Building your own Docker images (Dockerfiles)

2024-06-08

A Docker image is built by:

Writing a Dockerfile with instructions on how to construct the image
Running the docker build command and passing it the path to the directory containing the Dockerfile

A Dockerfile is a file that contains line-by-line instructions. This file is conventionally always named "Dockerfile", and additional arguments for docker build are required if it's named something else. For an example of a Dockerfile, below is the one that was used to create the bmcase/hello-world-app image used in a previous example:

FROM busybox:1.31.1
COPY script.sh /script.sh
CMD ["sh","/script.sh"]

Here's what each line does:

FROM: This indicates what base image to use. Base images will serve as the foundation for your image, and they might have some important functionality that your image needs. Base images are discussed more in "Selecting a base image" below.
COPY: This instruction specifies that files are to be moved from the file system of the host into that of the image, similar to the Linux "cp" command. In this case, the file "script.sh" is copied into the root directory of the image and keeps the same filename.
CMD: This specifies what command is run when the container starts. In this case, it runs sh /script.sh

Selecting a base image

The most important consideration in selecting the base image for your FROM instruction is the dependencies your application will have.

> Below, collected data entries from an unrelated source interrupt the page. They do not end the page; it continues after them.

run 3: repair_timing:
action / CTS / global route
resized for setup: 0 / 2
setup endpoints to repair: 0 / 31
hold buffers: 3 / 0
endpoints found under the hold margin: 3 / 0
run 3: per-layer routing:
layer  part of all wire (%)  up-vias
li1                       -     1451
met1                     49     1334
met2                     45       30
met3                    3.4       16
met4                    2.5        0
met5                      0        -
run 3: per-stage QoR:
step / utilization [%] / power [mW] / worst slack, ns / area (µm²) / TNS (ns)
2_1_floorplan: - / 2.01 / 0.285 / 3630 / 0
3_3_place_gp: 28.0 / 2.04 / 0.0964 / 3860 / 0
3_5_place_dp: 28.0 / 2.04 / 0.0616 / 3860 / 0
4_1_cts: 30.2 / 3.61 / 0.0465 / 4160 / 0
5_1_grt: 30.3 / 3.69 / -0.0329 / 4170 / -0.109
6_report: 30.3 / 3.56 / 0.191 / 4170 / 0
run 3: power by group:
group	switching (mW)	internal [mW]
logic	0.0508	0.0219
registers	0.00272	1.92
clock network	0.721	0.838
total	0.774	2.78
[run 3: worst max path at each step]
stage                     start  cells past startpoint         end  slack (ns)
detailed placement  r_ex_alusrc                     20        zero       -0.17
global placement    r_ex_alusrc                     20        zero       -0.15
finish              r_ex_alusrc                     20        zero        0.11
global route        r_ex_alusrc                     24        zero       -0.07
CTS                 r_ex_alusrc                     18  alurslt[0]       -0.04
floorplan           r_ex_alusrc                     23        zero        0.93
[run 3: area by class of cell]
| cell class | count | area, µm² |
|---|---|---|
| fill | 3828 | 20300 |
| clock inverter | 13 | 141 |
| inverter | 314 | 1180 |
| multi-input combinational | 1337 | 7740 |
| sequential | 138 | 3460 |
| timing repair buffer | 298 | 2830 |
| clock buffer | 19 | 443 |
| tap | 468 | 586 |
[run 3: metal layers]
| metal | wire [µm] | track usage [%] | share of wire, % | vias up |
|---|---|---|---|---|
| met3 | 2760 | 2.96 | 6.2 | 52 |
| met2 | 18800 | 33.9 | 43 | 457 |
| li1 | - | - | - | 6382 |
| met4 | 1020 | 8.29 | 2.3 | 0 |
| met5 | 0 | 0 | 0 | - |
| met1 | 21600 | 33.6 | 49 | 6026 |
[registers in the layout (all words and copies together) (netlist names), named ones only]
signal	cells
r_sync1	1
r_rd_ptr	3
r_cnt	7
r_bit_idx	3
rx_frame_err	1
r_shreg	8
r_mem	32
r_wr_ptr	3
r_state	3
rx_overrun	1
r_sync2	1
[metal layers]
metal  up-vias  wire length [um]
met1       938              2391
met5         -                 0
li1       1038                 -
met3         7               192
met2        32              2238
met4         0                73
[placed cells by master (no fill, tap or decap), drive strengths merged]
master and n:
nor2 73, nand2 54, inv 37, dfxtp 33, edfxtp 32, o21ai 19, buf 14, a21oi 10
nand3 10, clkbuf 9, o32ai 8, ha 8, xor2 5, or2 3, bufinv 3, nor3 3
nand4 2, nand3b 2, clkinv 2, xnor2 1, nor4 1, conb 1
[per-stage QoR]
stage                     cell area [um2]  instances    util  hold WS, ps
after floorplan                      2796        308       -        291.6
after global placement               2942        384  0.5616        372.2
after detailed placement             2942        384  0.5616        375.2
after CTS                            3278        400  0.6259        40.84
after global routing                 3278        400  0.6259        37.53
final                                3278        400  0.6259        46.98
## config.mk

```make
export PLATFORM = sky130hd
export DESIGN_NAME = division_seq_flat
export DESIGN_NICKNAME = d
export VERILOG_FILES = /design/src/rtl/division_seq_pkg.sv /design/src/rtl/division_seq_if.sv /design/src/rtl/division_seq.sv /design/src/flat_wrapper.sv
export SDC_FILE = /design/constraint.sdc
export NUM_CORES = 1
export LEC_CHECK = 0
export ABC_AREA = 1
export BUFFER_PORTS_ARGS = -buffer_cell sky130_fd_sc_hd__buf_4
export CAP_MARGIN = 20
export CORE_MARGIN = 3
export CORE_UTILIZATION = 62
export CTS_BUF_LIST = sky130_fd_sc_hd__clkbuf_4
export CTS_CLUSTER_DIAMETER = 80
export DETAILED_ROUTE_END_ITERATION = 10
export PLACE_DENSITY = 0.9
export RECOVER_POWER = 25
export SETUP_SLACK_MARGIN = 0.02
export SYNTH_ARGS = -nofsm -noshare
export SYNTH_HDL_FRONTEND = slang
export SYNTH_SLANG_ARGS = --single-unit
```

## constraint.sdc

```tcl
create_clock -name clock -period 19.1 [get_ports clock]
set_input_delay 1.91 -clock clock [delete_from_list [all_inputs] [get_ports clock]]
set_output_delay 1.91 -clock clock [all_outputs]
set_load 0.03 [all_outputs]
```

## src/rtl/division_seq_pkg.sv

```systemverilog
// Shared definitions for the sequential divider and the ALU/control logic that sequences DIV.
package division_seq_pkg;

  localparam int DIV_WIDTH = 32;
  localparam int DIV_CNT_W = $clog2(DIV_WIDTH);

  // DIV function code, shared by the ALU decoder and the control unit's counted wait
  localparam logic [5:0] ALU_OP_DIV = 6'b011010;

  typedef enum logic [1:0] {
    IDLE = 2'd0,
    CALC = 2'd1,
    FIX  = 2'd2
  } state_t;

endpackage

```

## src/rtl/division_seq_if.sv

```systemverilog
// Start/done handshake and operand/result bus between the ALU (master) and the divider (slave).
interface division_seq_if #(
  parameter int WIDTH = division_seq_pkg::DIV_WIDTH
);

  logic                    start;
  logic signed [WIDTH-1:0] dividend;
  logic signed [WIDTH-1:0] divisor;
  logic                    busy;
  logic                    done;
  logic signed [WIDTH-1:0] quotient;
  logic signed [WIDTH-1:0] remainder;
  logic                    div_by_zero;

  modport master (
    output start, dividend, divisor,
    input  busy, done, quotient, remainder, div_by_zero
  );

  modport slave (
    input  start, dividend, divisor,
    output busy, done, quotient, remainder, div_by_zero
  );

endinterface

```

## src/rtl/division_seq.sv

```systemverilog
// Restoring radix-2 signed divider: one quotient bit per clock, fixed WIDTH+1 cycle latency.
module division_seq
  import division_seq_pkg::*;
#(
  parameter int WIDTH = DIV_WIDTH
) (
  input  logic          clock,
  input  logic          clear,
  division_seq_if.slave bus
);

  localparam int CNT_W = (WIDTH > 1) ? $clog2(WIDTH) : 1;

  state_t state;
  state_t state_next;

  // rem is always below the divisor magnitude, so WIDTH bits hold it; the step widens to WIDTH+1
  logic [WIDTH-1:0]        rem;
  logic [WIDTH-1:0]        quo;
  logic [WIDTH-1:0]        dvs;
  logic signed [WIDTH-1:0] dvd_orig;
  logic                    sign_q;
  logic                    sign_r;
  logic                    zero_flag;
  logic [CNT_W-1:0]        count;

  logic [WIDTH-1:0]        quotient_r;
  logic [WIDTH-1:0]        remainder_r;
  logic                    done_r;
  logic                    dbz_r;

  logic [WIDTH:0]          shifted;
  logic [WIDTH:0]          trial;
  logic [WIDTH-1:0]        rem_step;
  logic [WIDTH-1:0]        quo_step;

  function automatic logic [WIDTH-1:0] mag(input logic [WIDTH-1:0] v);
    return v[WIDTH-1] ? -v : v;
  endfunction

  function automatic logic [WIDTH-1:0] apply_sign(input logic neg, input logic [WIDTH-1:0] v);
    return neg ? -v : v;
  endfunction

  always_ff @(posedge clock or posedge clear) begin
    if (clear) begin
      state <= IDLE;
    end else begin
      state <= state_next;
    end
  end

  always_comb begin
    state_next = state;
    case (state)
      IDLE:    if (bus.start) state_next = CALC;
      CALC:    if (count == '0) state_next = FIX;
      FIX:     state_next = IDLE;
      default: state_next = IDLE;
    endcase
  end

  always_comb begin
    shifted = {rem, quo[WIDTH-1]};
    trial   = shifted - {1'b0, dvs};
    if (trial[WIDTH]) begin
      rem_step = shifted[WIDTH-1:0];
      quo_step = {quo[WIDTH-2:0], 1'b0};
    end else begin
      rem_step = trial[WIDTH-1:0];
      quo_step = {quo[WIDTH-2:0], 1'b1};
    end
  end

  always_ff @(posedge clock or posedge clear) begin
    if (clear) begin
      rem         <= '0;
      quo         <= '0;
      dvs         <= '0;
      dvd_orig    <= '0;
      sign_q      <= 1'b0;
      sign_r      <= 1'b0;
      zero_flag   <= 1'b0;
      count       <= '0;
      quotient_r  <= '0;
      remainder_r <= '0;
      done_r      <= 1'b0;
      dbz_r       <= 1'b0;
    end else begin
      done_r <= 1'b0;
      case (state)
        IDLE: begin
          if (bus.start) begin
            quo       <= mag(bus.dividend);
            dvs       <= mag(bus.divisor);
            rem       <= '0;
            dvd_orig  <= bus.dividend;
            sign_q    <= bus.dividend[WIDTH-1] ^ bus.divisor[WIDTH-1];
            sign_r    <= bus.dividend[WIDTH-1];
            zero_flag <= (bus.divisor == '0);
            count     <= CNT_W'(WIDTH - 1);
          end
        end
        CALC: begin
          rem   <= rem_step;
          quo   <= quo_step;
          count <= count - CNT_W'(1);
        end
        FIX: begin
          done_r <= 1'b1;
          dbz_r  <= zero_flag;
          // A zero divisor reports all-ones and hands the original dividend back as remainder
          if (zero_flag) begin
            quotient_r  <= '1;
            remainder_r <= dvd_orig;
          end else begin
            quotient_r  <= apply_sign(sign_q, quo);
            remainder_r <= apply_sign(sign_r, rem);
          end
        end
        default: ;
      endcase
    end
  end

  assign bus.busy        = (state != IDLE);
  assign bus.done        = done_r;
  assign bus.quotient    = quotient_r;
  assign bus.remainder   = remainder_r;
  assign bus.div_by_zero = dbz_r;

endmodule

```

## src/flat_wrapper.sv

```systemverilog
// flat-port wrapper written by rule: the top's interface ports become plain ports
module division_seq_flat import division_seq_pkg::*;
#(
  parameter int WIDTH = DIV_WIDTH
)
  (clock, clear, bus_start, bus_dividend, bus_divisor, bus_busy, bus_done, bus_quotient, bus_remainder, bus_div_by_zero);
  division_seq_if #(.WIDTH(WIDTH)) bus_i ();
  input  logic clock;
  input  logic clear;
  input wire logic [$bits(bus_i.start)-1:0] bus_start;
  input wire logic [$bits(bus_i.dividend)-1:0] bus_dividend;
  input wire logic [$bits(bus_i.divisor)-1:0] bus_divisor;
  output wire logic [$bits(bus_i.busy)-1:0] bus_busy;
  output wire logic [$bits(bus_i.done)-1:0] bus_done;
  output wire logic [$bits(bus_i.quotient)-1:0] bus_quotient;
  output wire logic [$bits(bus_i.remainder)-1:0] bus_remainder;
  output wire logic [$bits(bus_i.div_by_zero)-1:0] bus_div_by_zero;
  assign bus_i.start = bus_start;
  assign bus_i.dividend = bus_dividend;
  assign bus_i.divisor = bus_divisor;
  assign bus_busy = bus_i.busy;
  assign bus_done = bus_i.done;
  assign bus_quotient = bus_i.quotient;
  assign bus_remainder = bus_i.remainder;
  assign bus_div_by_zero = bus_i.div_by_zero;
  division_seq #(.WIDTH(WIDTH)) u_core (.clock(clock), .clear(clear), .bus(bus_i));
endmodule
```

If you're creating a Java application, you'll need to use a JVM and so will probably want to use an openjdk base image.
Similarly, if your application is written in Python, you'll want a base image that has a Python interpreter (such as the "python" base image).
If you're creating a web server or reverse proxy, you'll want for your base image nginx or something like it.

But sometimes you will not have any dependencies. For example, if your application is written in Go, then the thing you put in your image will just be a compiled Go binary. In this case, there are some much simpler base images available for you to use. You'll typically want to pick the smallest base image that still gives you the functionality you need. This is because complex base images will have more overhead.

Here are some selected base images, arranged from least to most complex:

scratch -> busybox -> alpine -> ubuntu (or debian, or centos, etc.)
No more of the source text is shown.